Return the det.experimental.Checkpoint instance with the best validation metric as defined by the sort_by and smaller_is_better arguments.

Parameters
  • sort_by (string, optional) – the name of the validation metric to order checkpoints by. If this parameter is unset the metric defined in the related experiment configuration searcher field will be used.

  • smaller_is_better (bool, optional) – specifies whether to sort the metric above in ascending or descending order. If sort_by is unset, this parameter is ignored. By default the smaller_is_better value in the related experiment configuration is used.

select_checkpoint(latest: bool = False, best: bool = False, uuid: Optional[str] = None, sort_by: Optional[str] = None, smaller_is_better: Optional[bool] = None) → determined_common.experimental.checkpoint._checkpoint.Checkpoint

Return the det.experimental.Checkpoint instance with the best validation metric as defined by the sort_by and smaller_is_better arguments.

Exactly one of the best, latest, or uuid parameters must be set.

Parameters
  • latest (bool, optional) – return the most recent checkpoint.

  • best (bool, optional) – return the checkpoint with the best validation metric as defined by the sort_by and smaller_is_better arguments. If sort_by and smaller_is_better are not specified, the values from the associated experiment configuration will be used.

  • uuid (string, optional) – return the checkpoint for the specified uuid.

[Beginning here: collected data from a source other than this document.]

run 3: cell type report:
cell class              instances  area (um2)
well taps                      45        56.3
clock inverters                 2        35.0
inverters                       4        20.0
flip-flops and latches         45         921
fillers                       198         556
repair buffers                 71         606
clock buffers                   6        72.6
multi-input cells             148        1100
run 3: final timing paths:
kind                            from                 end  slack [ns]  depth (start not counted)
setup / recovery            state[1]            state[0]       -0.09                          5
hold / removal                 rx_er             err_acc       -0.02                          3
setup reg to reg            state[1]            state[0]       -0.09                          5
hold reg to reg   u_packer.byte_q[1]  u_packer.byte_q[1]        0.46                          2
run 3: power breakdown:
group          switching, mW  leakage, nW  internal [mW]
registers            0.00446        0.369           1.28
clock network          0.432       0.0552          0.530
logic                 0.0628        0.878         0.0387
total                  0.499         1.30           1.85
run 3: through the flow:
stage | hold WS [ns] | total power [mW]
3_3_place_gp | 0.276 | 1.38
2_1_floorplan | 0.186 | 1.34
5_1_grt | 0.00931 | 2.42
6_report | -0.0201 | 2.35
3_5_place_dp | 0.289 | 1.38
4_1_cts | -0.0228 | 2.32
==> src/rtl/sbw_pkg.sv <==
// sbw_pkg: shared types and constants for the sector buffer writer.
// Assumes an 8-bit byte stream and an 8-bit valid status byte.
package sbw_pkg;
    // Sector handling mode, captured on the first header byte.
    typedef struct packed {
        logic dec;
        logic wr;
    } sbw_mode_t;

    localparam logic [7:0] STAT3_IDLE  = 8'h80;
    localparam logic [7:0] STAT3_VALID = 8'h00;
endpackage

==> src/rtl/sbw_seq.sv <==
// sbw_seq: counts bytes inside a sector and holds the mode sampled on byte 0.
// Assumes take is asserted at most once per cycle; bytes past the last one
// start a new sector.
module sbw_seq
    import sbw_pkg::*;
#(
    parameter int SECT_N = 2052,
    localparam int CNT_W = $clog2(SECT_N)
) (
    input  logic             clk,
    input  logic             rst_n,
    input  logic             take,
    input  logic             dec_en,
    input  logic             wr_en,
    output logic [CNT_W-1:0] idx,
    output sbw_mode_t        mode,
    output logic             last
);
    sbw_mode_t mode_q;
    logic      first;

    // Byte 0 uses the live controls; later bytes use the held copy.
    always_comb begin
        first = (idx == '0);
        last  = (idx == CNT_W'(SECT_N - 1));
        mode  = first ? '{dec: dec_en, wr: wr_en} : mode_q;
    end

    // Advance the byte index and capture the mode at sector start.
    always_ff @(posedge clk) begin
        if (!rst_n) begin
            idx    <= '0;
            mode_q <= '0;
        end else if (take) begin
            idx <= last ? '0 : idx + 1'b1;
            if (first) mode_q <= mode;
        end
    end
endmodule

==> src/rtl/sbw_ring_addr.sv <==
// sbw_ring_addr: block pointer, write address and ring address generation.
// Assumes the pointer moves only on a committed written sector, so the base
// seen by every byte of a sector is the same.
module sbw_ring_addr #(
    parameter int PTR_W   = 16,
    parameter int RING_AW = 14,
    parameter int STEP    = 2352,
    parameter int CNT_W   = 12
) (
    input  logic               clk,
    input  logic               rst_n,
    input  logic               adv,
    input  logic [CNT_W-1:0]   idx,
    output logic [PTR_W-1:0]   blk_ptr,
    output logic [PTR_W-1:0]   wr_addr,
    output logic [RING_AW-1:0] ring_addr
);
    logic [RING_AW-1:0] base_lo;

    // Target of the current byte: stepped pointer plus index, ring wrapped.
    always_comb begin
        base_lo   = blk_ptr[RING_AW-1:0] + RING_AW'(STEP);
        ring_addr = base_lo + RING_AW'(idx);
    end

    // Step both counters by one raw sector length on commit.
    always_ff @(posedge clk) begin
        if (!rst_n) begin
            blk_ptr <= '0;
            wr_addr <= '0;
        end else if (adv) begin
            blk_ptr <= blk_ptr + PTR_W'(STEP);
            wr_addr <= wr_addr + PTR_W'(STEP);
        end
    end
endmodule

==> src/rtl/sbw_status.sv <==
// sbw_status: header shadow, current header, valid status byte and pending flag.
// Assumes commit only happens on the last byte, after all header bytes are
// shadowed; a commit beats a status read on the same edge.
module sbw_status
    import sbw_pkg::*;
#(
    parameter int HDR_N = 4,
    parameter int CNT_W = 12,
    localparam int HDR_W = 8 * HDR_N
) (
    input  logic             clk,
    input  logic             rst_n,
    input  logic             cap,
    input  logic [CNT_W-1:0] idx,
    input  logic [7:0]       in_data,
    input  logic             commit,
    input  logic             stat3_rd,
    output logic [HDR_W-1:0] hdr_cur,
    output logic [7:0]       stat3,
    output logic             dec_pend_n
);
    logic [HDR_W-1:0] shadow;

    for (genvar k = 0; k < HDR_N; k++) begin : g_hdr
        // Hold header byte k, first byte in the top lane.
        always_ff @(posedge clk) begin
            if (!rst_n)
                shadow[8*(HDR_N-1-k) +: 8] <= '0;
            else if (cap && idx == CNT_W'(k))
                shadow[8*(HDR_N-1-k) +: 8] <= in_data;
        end
    end

    // Publish the header and flags on commit, restore them on status read.
    always_ff @(posedge clk) begin
        if (!rst_n) begin
            hdr_cur    <= HDR_W'(1);
            stat3      <= STAT3_IDLE;
            dec_pend_n <= 1'b1;
        end else if (commit) begin
            hdr_cur    <= shadow;
            stat3      <= STAT3_VALID;
            dec_pend_n <= 1'b0;
        end else if (stat3_rd) begin
            stat3      <= STAT3_IDLE;
            dec_pend_n <= 1'b1;
        end
    end
endmodule

==> src/rtl/sector_buf_writer.sv <==
// sector_buf_writer: takes decoded sectors, latches headers and flags, and
// stores written sectors into a circular buffer at a 2352-byte stride.
// Assumes the source re-presents a sector when sect_adv does not pulse.
module sector_buf_writer
    import sbw_pkg::*;
#(
    parameter int PTR_W   = 16,
    parameter int RING_AW = 14,
    parameter int HDR_N   = 4,
    parameter int DATA_N  = 2048,
    parameter int STEP    = 2352,
    localparam int SECT_N = HDR_N + DATA_N,
    localparam int CNT_W  = $clog2(SECT_N),
    localparam int HDR_W  = 8 * HDR_N
) (
    input  logic               clk,
    input  logic               rst_n,
    input  logic               in_valid,
    input  logic [7:0]         in_data,
    output logic               in_ready,
    input  logic               dec_en,
    input  logic               wr_en,
    input  logic               dec_irq_en,
    input  logic               lvl_en,
    input  logic               stat3_rd,
    output logic               buf_we,
    output logic [RING_AW-1:0] buf_addr,
    output logic [7:0]         buf_wdata,
    output logic               sect_adv,
    output logic [HDR_W-1:0]   hdr_cur,
    output logic [HDR_W-1:0]   hdr_alt,
    output logic [7:0]         stat3,
    output logic               dec_pend_n,
    output logic               irq,
    output logic [PTR_W-1:0]   blk_ptr,
    output logic [PTR_W-1:0]   wr_addr
);
    logic               take;
    logic [CNT_W-1:0]   idx;
    sbw_mode_t          mode;
    logic               last;
    logic               commit;
    logic               adv;
    logic [RING_AW-1:0] ring_addr;

    // Handshake and commit decode.
    always_comb begin
        in_ready = 1'b1;
        take     = in_valid;
        commit   = take && last && mode.dec;
        adv      = commit && mode.wr;
        irq      = !dec_pend_n && dec_irq_en && lvl_en;
        hdr_alt  = '0;
    end

    sbw_seq #(.SECT_N(SECT_N)) u_seq (
        .clk(clk), .rst_n(rst_n), .take(take), .dec_en(dec_en),
        .wr_en(wr_en), .idx(idx), .mode(mode), .last(last)
    );

    sbw_ring_addr #(.PTR_W(PTR_W), .RING_AW(RING_AW), .STEP(STEP), .CNT_W(CNT_W)) u_addr (
        .clk(clk), .rst_n(rst_n), .adv(adv), .idx(idx),
        .blk_ptr(blk_ptr), .wr_addr(wr_addr), .ring_addr(ring_addr)
    );

    sbw_status #(.HDR_N(HDR_N), .CNT_W(CNT_W)) u_stat (
        .clk(clk), .rst_n(rst_n), .cap(take && mode.dec), .idx(idx),
        .in_data(in_data), .commit(commit), .stat3_rd(stat3_rd),
        .hdr_cur(hdr_cur), .stat3(stat3), .dec_pend_n(dec_pend_n)
    );

    // Register the buffer write port and the sector-consumed pulse.
    always_ff @(posedge clk) begin
        if (!rst_n) begin
            buf_we    <= 1'b0;
            buf_addr  <= '0;
            buf_wdata <= '0;
            sect_adv  <= 1'b0;
        end else begin
            buf_we    <= take && mode.dec && mode.wr;
            buf_addr  <= ring_addr;
            buf_wdata <= in_data;
            sect_adv  <= adv;
        end
    end
endmodule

  • sort_by (string, optional) – the name of the validation metric to order checkpoints by. If this parameter is unset the metric defined in the related experiment configuration searcher field will be used.

  • smaller_is_better (bool, optional) – specifies whether to sort the metric above in ascending or descending order. If sort_by is unset, this parameter is ignored. By default the smaller_is_better value in the related experiment configuration is used.

Checkpoint

class determined.experimental.Checkpoint(uuid: str, storage_config: Dict[str, Any], batch_number: int, start_time: str, end_time: str, resources: Dict[str, Any], validation: Dict[str, Any])

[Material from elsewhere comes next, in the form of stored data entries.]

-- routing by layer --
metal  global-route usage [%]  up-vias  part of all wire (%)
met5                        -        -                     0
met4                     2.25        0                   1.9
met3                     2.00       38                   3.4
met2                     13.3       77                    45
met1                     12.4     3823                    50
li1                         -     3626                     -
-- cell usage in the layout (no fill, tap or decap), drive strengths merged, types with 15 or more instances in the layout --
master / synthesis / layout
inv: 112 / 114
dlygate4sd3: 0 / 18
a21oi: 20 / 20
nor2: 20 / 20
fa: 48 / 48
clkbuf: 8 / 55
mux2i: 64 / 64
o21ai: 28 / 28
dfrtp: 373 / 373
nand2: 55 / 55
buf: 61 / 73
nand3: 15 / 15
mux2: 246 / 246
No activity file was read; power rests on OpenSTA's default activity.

Class representing a checkpoint. Contains methods for downloading checkpoints to a local path and loading checkpoints into memory.

The det.experimental.Trial class contains methods that return instances of this class.

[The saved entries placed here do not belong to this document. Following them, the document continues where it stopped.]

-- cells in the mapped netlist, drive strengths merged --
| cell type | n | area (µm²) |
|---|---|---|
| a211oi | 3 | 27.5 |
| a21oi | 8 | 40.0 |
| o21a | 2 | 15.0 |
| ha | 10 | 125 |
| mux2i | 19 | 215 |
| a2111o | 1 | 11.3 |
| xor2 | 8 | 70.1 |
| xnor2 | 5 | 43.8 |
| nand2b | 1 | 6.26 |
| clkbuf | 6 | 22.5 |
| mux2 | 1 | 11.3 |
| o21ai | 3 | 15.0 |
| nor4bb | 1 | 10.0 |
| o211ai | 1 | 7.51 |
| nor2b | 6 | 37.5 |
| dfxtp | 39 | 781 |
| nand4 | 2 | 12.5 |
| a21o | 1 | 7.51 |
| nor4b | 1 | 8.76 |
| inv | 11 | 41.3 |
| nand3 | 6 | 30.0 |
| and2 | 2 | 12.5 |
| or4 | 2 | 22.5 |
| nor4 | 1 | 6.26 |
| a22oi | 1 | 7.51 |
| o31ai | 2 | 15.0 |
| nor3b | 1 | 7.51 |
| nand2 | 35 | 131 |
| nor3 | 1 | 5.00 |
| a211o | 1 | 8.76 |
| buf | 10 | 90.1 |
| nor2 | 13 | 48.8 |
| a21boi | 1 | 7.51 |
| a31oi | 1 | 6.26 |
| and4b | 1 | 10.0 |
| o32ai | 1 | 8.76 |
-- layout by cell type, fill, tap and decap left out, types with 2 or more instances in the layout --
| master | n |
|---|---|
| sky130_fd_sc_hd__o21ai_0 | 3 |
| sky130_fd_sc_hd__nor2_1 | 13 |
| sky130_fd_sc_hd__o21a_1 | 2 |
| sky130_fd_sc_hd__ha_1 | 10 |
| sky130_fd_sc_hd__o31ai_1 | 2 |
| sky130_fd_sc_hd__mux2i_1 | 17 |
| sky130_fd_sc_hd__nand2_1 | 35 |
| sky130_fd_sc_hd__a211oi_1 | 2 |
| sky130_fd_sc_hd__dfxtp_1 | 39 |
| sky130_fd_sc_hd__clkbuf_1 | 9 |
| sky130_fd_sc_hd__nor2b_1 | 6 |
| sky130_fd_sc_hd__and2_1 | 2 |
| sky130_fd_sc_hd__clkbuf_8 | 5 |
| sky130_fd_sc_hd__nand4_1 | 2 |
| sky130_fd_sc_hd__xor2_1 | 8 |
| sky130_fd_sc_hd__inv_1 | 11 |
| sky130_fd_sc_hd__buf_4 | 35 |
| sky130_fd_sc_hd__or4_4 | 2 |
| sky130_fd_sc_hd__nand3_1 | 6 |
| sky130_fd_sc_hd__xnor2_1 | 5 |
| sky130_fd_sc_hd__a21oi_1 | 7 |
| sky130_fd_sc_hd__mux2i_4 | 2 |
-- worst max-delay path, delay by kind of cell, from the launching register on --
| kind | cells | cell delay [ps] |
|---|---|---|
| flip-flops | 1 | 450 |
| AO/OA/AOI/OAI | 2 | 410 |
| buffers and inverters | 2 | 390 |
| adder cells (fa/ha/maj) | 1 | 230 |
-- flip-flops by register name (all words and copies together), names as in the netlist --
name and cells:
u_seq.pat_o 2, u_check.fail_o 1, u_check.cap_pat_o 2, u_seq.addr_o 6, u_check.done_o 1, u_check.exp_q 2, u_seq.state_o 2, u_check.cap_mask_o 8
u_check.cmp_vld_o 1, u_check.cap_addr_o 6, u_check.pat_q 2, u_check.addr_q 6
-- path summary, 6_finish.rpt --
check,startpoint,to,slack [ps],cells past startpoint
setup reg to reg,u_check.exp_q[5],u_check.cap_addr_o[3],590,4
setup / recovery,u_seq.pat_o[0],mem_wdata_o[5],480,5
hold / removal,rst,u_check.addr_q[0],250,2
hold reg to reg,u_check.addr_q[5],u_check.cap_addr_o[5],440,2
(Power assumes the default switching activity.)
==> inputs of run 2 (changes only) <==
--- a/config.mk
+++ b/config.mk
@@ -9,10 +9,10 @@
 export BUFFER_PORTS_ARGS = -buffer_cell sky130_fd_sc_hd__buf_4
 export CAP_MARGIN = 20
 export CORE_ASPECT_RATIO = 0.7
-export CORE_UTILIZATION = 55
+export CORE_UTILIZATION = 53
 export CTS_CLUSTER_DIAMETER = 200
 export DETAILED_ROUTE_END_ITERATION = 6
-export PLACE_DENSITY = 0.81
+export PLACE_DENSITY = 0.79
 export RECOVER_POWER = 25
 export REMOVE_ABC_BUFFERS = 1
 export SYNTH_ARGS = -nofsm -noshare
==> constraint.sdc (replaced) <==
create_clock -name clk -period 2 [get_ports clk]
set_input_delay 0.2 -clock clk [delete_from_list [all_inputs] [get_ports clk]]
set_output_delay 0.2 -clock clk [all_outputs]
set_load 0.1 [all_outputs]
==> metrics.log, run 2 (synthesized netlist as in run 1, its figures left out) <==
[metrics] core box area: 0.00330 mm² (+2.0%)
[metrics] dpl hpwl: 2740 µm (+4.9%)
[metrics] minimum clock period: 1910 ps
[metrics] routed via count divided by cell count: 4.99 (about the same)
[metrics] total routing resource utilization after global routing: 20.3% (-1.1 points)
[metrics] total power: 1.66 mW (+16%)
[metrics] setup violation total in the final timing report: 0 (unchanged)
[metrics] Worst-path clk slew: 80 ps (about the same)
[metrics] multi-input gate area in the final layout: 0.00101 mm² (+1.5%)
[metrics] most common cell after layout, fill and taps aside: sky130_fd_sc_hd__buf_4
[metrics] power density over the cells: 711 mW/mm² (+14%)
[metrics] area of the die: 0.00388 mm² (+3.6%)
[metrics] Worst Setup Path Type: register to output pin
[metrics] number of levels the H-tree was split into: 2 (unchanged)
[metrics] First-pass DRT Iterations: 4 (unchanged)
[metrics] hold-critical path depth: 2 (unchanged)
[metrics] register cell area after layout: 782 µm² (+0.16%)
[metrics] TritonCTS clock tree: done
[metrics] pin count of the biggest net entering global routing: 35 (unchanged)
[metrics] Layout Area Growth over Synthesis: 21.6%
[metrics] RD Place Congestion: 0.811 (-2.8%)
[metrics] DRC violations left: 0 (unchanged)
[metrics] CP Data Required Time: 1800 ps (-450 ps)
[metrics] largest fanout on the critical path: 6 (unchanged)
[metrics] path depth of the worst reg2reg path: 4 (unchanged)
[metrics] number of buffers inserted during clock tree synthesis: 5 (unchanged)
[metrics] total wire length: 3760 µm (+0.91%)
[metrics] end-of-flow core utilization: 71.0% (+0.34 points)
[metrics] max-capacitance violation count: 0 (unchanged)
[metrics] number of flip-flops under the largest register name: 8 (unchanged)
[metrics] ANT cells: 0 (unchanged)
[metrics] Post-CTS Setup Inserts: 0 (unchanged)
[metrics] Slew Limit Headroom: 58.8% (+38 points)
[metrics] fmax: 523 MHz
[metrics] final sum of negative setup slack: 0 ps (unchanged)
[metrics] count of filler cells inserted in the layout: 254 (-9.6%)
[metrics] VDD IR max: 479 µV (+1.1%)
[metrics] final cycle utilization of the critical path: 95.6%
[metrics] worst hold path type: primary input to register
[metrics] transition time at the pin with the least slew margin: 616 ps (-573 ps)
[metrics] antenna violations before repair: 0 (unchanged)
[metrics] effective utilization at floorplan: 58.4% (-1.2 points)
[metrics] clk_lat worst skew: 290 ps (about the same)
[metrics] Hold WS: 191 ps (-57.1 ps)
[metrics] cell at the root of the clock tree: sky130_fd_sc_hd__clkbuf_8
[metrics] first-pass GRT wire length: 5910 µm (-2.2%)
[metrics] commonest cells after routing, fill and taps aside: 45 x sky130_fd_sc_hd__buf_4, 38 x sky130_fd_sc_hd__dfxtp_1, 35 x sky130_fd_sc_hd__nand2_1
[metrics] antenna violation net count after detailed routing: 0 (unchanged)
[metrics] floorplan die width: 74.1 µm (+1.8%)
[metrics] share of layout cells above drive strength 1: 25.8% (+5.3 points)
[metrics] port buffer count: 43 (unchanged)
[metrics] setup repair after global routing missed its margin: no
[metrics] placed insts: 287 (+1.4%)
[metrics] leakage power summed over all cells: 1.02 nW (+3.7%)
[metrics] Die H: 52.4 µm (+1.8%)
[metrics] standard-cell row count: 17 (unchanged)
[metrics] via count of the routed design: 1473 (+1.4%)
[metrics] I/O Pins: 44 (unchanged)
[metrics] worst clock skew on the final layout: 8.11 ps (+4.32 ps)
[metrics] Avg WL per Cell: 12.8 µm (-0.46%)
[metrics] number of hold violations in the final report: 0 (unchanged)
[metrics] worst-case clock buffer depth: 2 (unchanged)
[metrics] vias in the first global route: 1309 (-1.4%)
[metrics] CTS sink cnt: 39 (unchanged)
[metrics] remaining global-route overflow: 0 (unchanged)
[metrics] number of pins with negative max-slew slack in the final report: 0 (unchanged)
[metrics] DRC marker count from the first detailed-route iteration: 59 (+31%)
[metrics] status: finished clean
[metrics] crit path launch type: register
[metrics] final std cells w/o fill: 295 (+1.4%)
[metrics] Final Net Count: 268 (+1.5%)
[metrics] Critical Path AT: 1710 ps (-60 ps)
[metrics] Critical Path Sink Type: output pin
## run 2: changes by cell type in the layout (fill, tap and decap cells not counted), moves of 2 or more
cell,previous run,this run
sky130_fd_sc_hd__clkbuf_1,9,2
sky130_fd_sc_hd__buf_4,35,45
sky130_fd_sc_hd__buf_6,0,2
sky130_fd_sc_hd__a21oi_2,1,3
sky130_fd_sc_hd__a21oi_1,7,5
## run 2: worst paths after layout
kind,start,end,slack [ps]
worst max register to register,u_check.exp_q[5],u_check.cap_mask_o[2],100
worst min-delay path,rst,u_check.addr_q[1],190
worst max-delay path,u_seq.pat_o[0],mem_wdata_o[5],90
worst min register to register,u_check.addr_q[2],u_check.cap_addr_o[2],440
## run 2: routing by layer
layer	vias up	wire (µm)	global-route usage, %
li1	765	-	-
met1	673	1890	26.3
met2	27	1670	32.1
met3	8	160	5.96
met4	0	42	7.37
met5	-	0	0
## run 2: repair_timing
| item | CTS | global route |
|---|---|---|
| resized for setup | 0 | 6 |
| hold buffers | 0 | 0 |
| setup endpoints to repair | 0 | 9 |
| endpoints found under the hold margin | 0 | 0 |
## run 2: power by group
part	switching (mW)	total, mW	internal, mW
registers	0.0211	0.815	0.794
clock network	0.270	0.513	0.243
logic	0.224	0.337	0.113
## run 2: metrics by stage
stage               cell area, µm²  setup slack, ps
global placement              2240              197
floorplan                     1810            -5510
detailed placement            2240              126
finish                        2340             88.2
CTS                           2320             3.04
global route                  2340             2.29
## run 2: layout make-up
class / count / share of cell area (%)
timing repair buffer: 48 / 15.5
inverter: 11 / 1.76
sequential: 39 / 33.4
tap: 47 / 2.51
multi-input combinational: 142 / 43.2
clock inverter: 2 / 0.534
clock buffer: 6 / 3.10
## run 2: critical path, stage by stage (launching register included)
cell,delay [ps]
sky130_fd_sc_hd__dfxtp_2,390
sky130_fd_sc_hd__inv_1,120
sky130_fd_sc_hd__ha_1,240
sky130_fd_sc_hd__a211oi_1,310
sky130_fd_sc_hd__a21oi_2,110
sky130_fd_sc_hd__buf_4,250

download(path: Optional[str] = None) → str

Download checkpoint from the checkpoint storage location locally.

Parameters

path (string, optional) – Top level directory to place the checkpoint under. If this parameter is not set the checkpoint will be downloaded to checkpoints/<checkpoint_uuid> relative to the current working directory.

load(path: Optional[str] = None, tags: Optional[List[str]] = None, **kwargs: Any) → Any

Loads a Determined checkpoint into memory. If the checkpoint is not present on disk it will be downloaded from persistent storage.

Parameters
  • path (string, optional) – Top level directory to load the checkpoint from. (default: checkpoint/<UUID>)

  • tags (list string, optional) – Only relevant for tensorflow saved_model checkpoints. Specifies which tags are loaded from the tensoflow saved_model. See documentation for tf.compat.v1.saved_model.load_v2.

  • kwargs – Only relevant for PyTorch checkpoints. The keyword arguments will be applied to torch.load. See documentation for torch.load.

static load_from_path(path: str, tags: Optional[List[str]] = None, **kwargs: Any) → Any

Loads a Determined checkpoint from a local file system path into memory. If the checkpoint is a pytorch model a torch.nn.Module is returned. If the checkpoint contains a tensorflow saved_model a tensorflow autotrackable object is returned.

Parameters
  • path (string) – Local path to the top level directory of a checkpoint.

  • tags (list string, optional) –

    Only relevant for tensorflow saved_model checkpoints. Specifies which tags are loaded from the tensoflow saved_model. See documentation for tf.compat.v1.saved_model.load_v2.